Tak było przed sześciu laty.
A teraz wszyscy zgromadzeni na dziedzińcu wstrzymali oddech.
Ale nie zaczęła złorzeczyć ani nie uderzyła go, chociaż w pierwszej chwili miała na to ochotę. Czerpała siłę ze swego domu. W ciągu tych lat zmieniła się i nie była już tamtą dziewczyną, którą zostawił, dziewczyną, z którą dorastał w dużej bliskości i wzajemnym zaufaniu.
Najpierw byli przyjaciółmi, potem zaczęli trzymać się za ręce, całować i obiecali sobie, że się pobiorą. Oddała mu serce i niewiele brakowało, a oddałaby również ciało. A on odszedł i złamał dane jej słowo.

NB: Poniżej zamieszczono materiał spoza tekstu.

[config.mk]
export PLATFORM = sky130hd
export DESIGN_NAME = mining_job_ctrl
export DESIGN_NICKNAME = d
export VERILOG_FILES = /design/src/rtl/mining_job_ctrl.sv
export SDC_FILE = /design/constraint.sdc
export NUM_CORES = 2
export LEC_CHECK = 0
export CAP_MARGIN = 20
export CORE_AREA = 4 4 353 355
export DETAILED_ROUTE_END_ITERATION = 8
export DIE_AREA = 0 0 357 359
export GPL_ROUTABILITY_DRIVEN = 1
export PLACE_DENSITY = 0.65
export SLEW_MARGIN = 10
export SYNTH_ARGS = -nofsm -noshare
export SYNTH_HDL_FRONTEND = slang
export SYNTH_SLANG_ARGS = --single-unit
[constraint.sdc]
create_clock -name hash_clk -period 7.7 [get_ports hash_clk]
set_clock_uncertainty 0.2 [all_clocks]
set_input_delay 1.925 -clock hash_clk [delete_from_list [all_inputs] [get_ports hash_clk]]
set_output_delay 1.925 -clock hash_clk [all_outputs]
set_load 0.01 [all_outputs]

Przyjaźnili się od dzieciństwa. Nie widziała poza nim świata, kiedy razem biegali, ścigali się, skakali i śmiali. Co by zrobiła, gdyby teraz stanął przed nią tamten chłopak?
Podeszła bliżej, wspięła się na palce i uścisnęła go szybko, jakby oficjalnie, wręcz zdawkowo.

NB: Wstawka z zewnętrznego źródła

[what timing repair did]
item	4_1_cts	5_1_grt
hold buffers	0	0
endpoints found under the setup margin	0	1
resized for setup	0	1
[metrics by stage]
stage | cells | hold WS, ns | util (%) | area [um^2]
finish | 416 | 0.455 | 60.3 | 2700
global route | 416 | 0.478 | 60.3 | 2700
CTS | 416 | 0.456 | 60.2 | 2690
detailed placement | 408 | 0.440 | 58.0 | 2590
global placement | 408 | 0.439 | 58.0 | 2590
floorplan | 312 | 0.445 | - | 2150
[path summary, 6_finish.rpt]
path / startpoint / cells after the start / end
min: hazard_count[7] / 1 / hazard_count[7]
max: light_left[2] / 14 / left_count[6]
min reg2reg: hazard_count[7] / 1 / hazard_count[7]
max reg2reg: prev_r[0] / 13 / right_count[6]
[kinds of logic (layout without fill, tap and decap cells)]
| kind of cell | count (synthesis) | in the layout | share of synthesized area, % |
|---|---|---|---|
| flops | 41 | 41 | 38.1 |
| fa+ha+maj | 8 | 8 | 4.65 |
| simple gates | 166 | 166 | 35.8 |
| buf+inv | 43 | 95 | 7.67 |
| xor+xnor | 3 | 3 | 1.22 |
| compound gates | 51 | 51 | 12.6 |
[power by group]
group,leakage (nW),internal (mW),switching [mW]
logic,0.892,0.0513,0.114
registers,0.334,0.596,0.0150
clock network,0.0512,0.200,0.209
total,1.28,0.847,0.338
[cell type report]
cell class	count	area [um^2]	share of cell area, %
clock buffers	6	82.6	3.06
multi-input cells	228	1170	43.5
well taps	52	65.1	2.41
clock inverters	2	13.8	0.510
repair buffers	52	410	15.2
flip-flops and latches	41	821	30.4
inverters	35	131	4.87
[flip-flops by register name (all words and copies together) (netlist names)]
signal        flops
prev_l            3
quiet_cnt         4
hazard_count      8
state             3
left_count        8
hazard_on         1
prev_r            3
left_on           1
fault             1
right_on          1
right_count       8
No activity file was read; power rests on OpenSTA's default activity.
===== src/rtl/fmul_unpack.sv =====
// fmul_unpack: combinational binary32 unpacker.
//   x   : binary32 operand
//   op  : sign, biased exponent, 24-bit significand with hidden bit, +-0 flag
module fmul_unpack
    import fmul_pkg::*;
(
    input  logic [31:0]  x,
    output fp_unpacked_t op
);

    // Hidden bit is set for every non-zero exponent (subnormals get 0).
    always_comb begin
        op.sign    = x[31];
        op.exp     = x[30:23];
        op.mant    = {(x[30:23] != 8'd0), x[22:0]};
        op.is_zero = (x[30:0] == 31'd0);
    end

endmodule


===== src/rtl/fmul_mant.sv =====
// fmul_mant: iterative 24-step shift-add significand multiplier.
//   clk, rst              : clock, synchronous active-high reset
//   in_valid / in_ready   : operand handshake (A, B binary32)
//   out_valid / out_ready : result handshake (sign, reg_c, expc2)
//   sign  : A[31] ^ B[31]
//   reg_c : exact 48-bit product of the 24-bit significands
//   expc2 : eA + eB - 127, modulo 512 (bit 8 flags out of range)
// Optional feature: FMUL_ZERO_BYPASS_EN sends +-0 operands straight to DONE.
module fmul_mant
    import fmul_pkg::*;
(
    input  logic              clk,
    input  logic              rst,
    input  logic              in_valid,
    output logic              in_ready,
    input  logic [31:0]       A,
    input  logic [31:0]       B,
    output logic              out_valid,
    input  logic              out_ready,
    output logic              sign,
    output logic [PROD_W-1:0] reg_c,
    output logic [EXP_W-1:0]  expc2
);

    localparam logic [CNT_W-1:0] LAST_STEP = CNT_W'(MANT_W - 1);

    fp_unpacked_t op_a;
    fp_unpacked_t op_b;

    fmul_unpack u_unpack_a (.x(A), .op(op_a));
    fmul_unpack u_unpack_b (.x(B), .op(op_b));

    state_e             state_q,     state_d;
    logic [CNT_W-1:0]   cnt_q,       cnt_d;
    logic [MANT_W-1:0]  ma_q,        ma_d;
    logic [MANT_W-1:0]  hi_q,        hi_d;
    logic [MANT_W-1:0]  lo_q,        lo_d;
    logic               sign_q,      sign_d;
    logic [EXP_W-1:0]   expc2_q,     expc2_d;
    logic               in_ready_q,  in_ready_d;
    logic               out_valid_q, out_valid_d;

    logic [MANT_W:0]    step_sum;
    logic [EXP_W-1:0]   exp_sum;
    logic               accept;

    // {carry, hi} after the conditional add of the multiplicand.
    always_comb begin
        step_sum = {1'b0, hi_q};
        if (lo_q[0]) begin
            step_sum = {1'b0, hi_q} + {1'b0, ma_q};
        end
    end

    // Biased exponent sum, wrapping modulo 2^EXP_W.
    always_comb begin
        exp_sum = EXP_W'({1'b0, op_a.exp}) + EXP_W'({1'b0, op_b.exp})
                - EXP_W'(EXP_BIAS);
    end

    assign accept = in_valid & in_ready_q;

    // Next-state and next-output logic.
    always_comb begin
        state_d     = state_q;
        cnt_d       = cnt_q;
        ma_d        = ma_q;
        hi_d        = hi_q;
        lo_d        = lo_q;
        sign_d      = sign_q;
        expc2_d     = expc2_q;
        in_ready_d  = in_ready_q;
        out_valid_d = out_valid_q;

        case (state_q)
            IDLE: begin
                if (accept) begin
                    ma_d       = op_a.mant;
                    hi_d       = '0;
                    lo_d       = op_b.mant;
                    cnt_d      = '0;
                    sign_d     = op_a.sign ^ op_b.sign;
                    expc2_d    = exp_sum;
                    in_ready_d = 1'b0;
                    state_d    = MUL;
`ifdef FMUL_ZERO_BYPASS_EN
                    if (op_a.is_zero || op_b.is_zero) begin
                        lo_d        = '0;
                        expc2_d     = '0;
                        out_valid_d = 1'b1;
                        state_d     = DONE;
                    end
`endif
                end
            end
            MUL: begin
                // Shift {carry, hi, lo} right by one; carry leaves as zero.
                hi_d = step_sum[MANT_W:1];
                lo_d = {step_sum[0], lo_q[MANT_W-1:1]};
                if (cnt_q == LAST_STEP) begin
                    out_valid_d = 1'b1;
                    state_d     = DONE;
                end else begin
                    cnt_d = cnt_q + CNT_W'(1);
                end
            end
            DONE: begin
                if (out_ready) begin
                    out_valid_d = 1'b0;
                    in_ready_d  = 1'b1;
                    state_d     = IDLE;
                end
            end
            default: begin
                out_valid_d = 1'b0;
                in_ready_d  = 1'b1;
                state_d     = IDLE;
            end
        endcase
    end

    // State and output registers.
    always_ff @(posedge clk) begin
        if (rst) begin
            state_q     <= IDLE;
            cnt_q       <= '0;
            ma_q        <= '0;
            hi_q        <= '0;
            lo_q        <= '0;
            sign_q      <= 1'b0;
            expc2_q     <= '0;
            in_ready_q  <= 1'b1;
            out_valid_q <= 1'b0;
        end else begin
            state_q     <= state_d;
            cnt_q       <= cnt_d;
            ma_q        <= ma_d;
            hi_q        <= hi_d;
            lo_q        <= lo_d;
            sign_q      <= sign_d;
            expc2_q     <= expc2_d;
            in_ready_q  <= in_ready_d;
            out_valid_q <= out_valid_d;
        end
    end

    assign in_ready  = in_ready_q;
    assign out_valid = out_valid_q;
    assign sign      = sign_q;
    assign reg_c     = {hi_q, lo_q};
    assign expc2     = expc2_q;

endmodule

– Witaj w domu, Nicholasie – powiedziała spokojnym, normalnym głosem, nie umykając wzrokiem. – Czy jesteś głodny?
Nie poruszył się, a ona oparła ręce na brzuchu, jakby chciała ochronić swoje dziecko. Powędrował wzrokiem za jej dłońmi. Ciężka suknia maskowała brzemienny stan, ale ruch był wystarczająco wymowny.
– Dobrze tu wrócić – powiedział tak samo spokojnym, normalnym głosem. – I tak, jestem głodny, ale nawet ja wiem, że to nie pora na jedzenie, i nie chcę nikomu przeszkadzać.
Z trudem powstrzymała dreszcz. Może jednak nie jego spojrzenie sprawiło, że się w nim zakochała, ale głęboki głos. Niski ton pasował do mężczyzny jego wzrostu i sprawiał, że Nicholas wydawał się jeszcze wyższy. Ale barwa głosu była czymś, nad czym nie miał kontroli. Mógł kontrolować tylko wypowiadane słowa, a te były zimne i oficjalne, jakby przyjechał z wizytą do obcych.
Przeszył ją gniew. Próbował w ten sposób dać jej do zrozumienia, że jest dla niego tylko na wpół obcą osobą znaną z dawnych lat, jak jakaś służąca albo rzadko widywana mieszkanka pobliskiej posiadłości? Jej gniew narastał, ale trzymała uczucia w ryzach. Nie była już tą samą Matildą, którą tak beztrosko porzucił.
Odsunęła emocje na bok i oznajmiła tym samym spokojnym tonem:
– Wróciłeś do domu, więc to jest odpowiednia pora na posiłek. Ale nie będzie to zwyczajny posiłek. Nicholasie, czas na ucztę.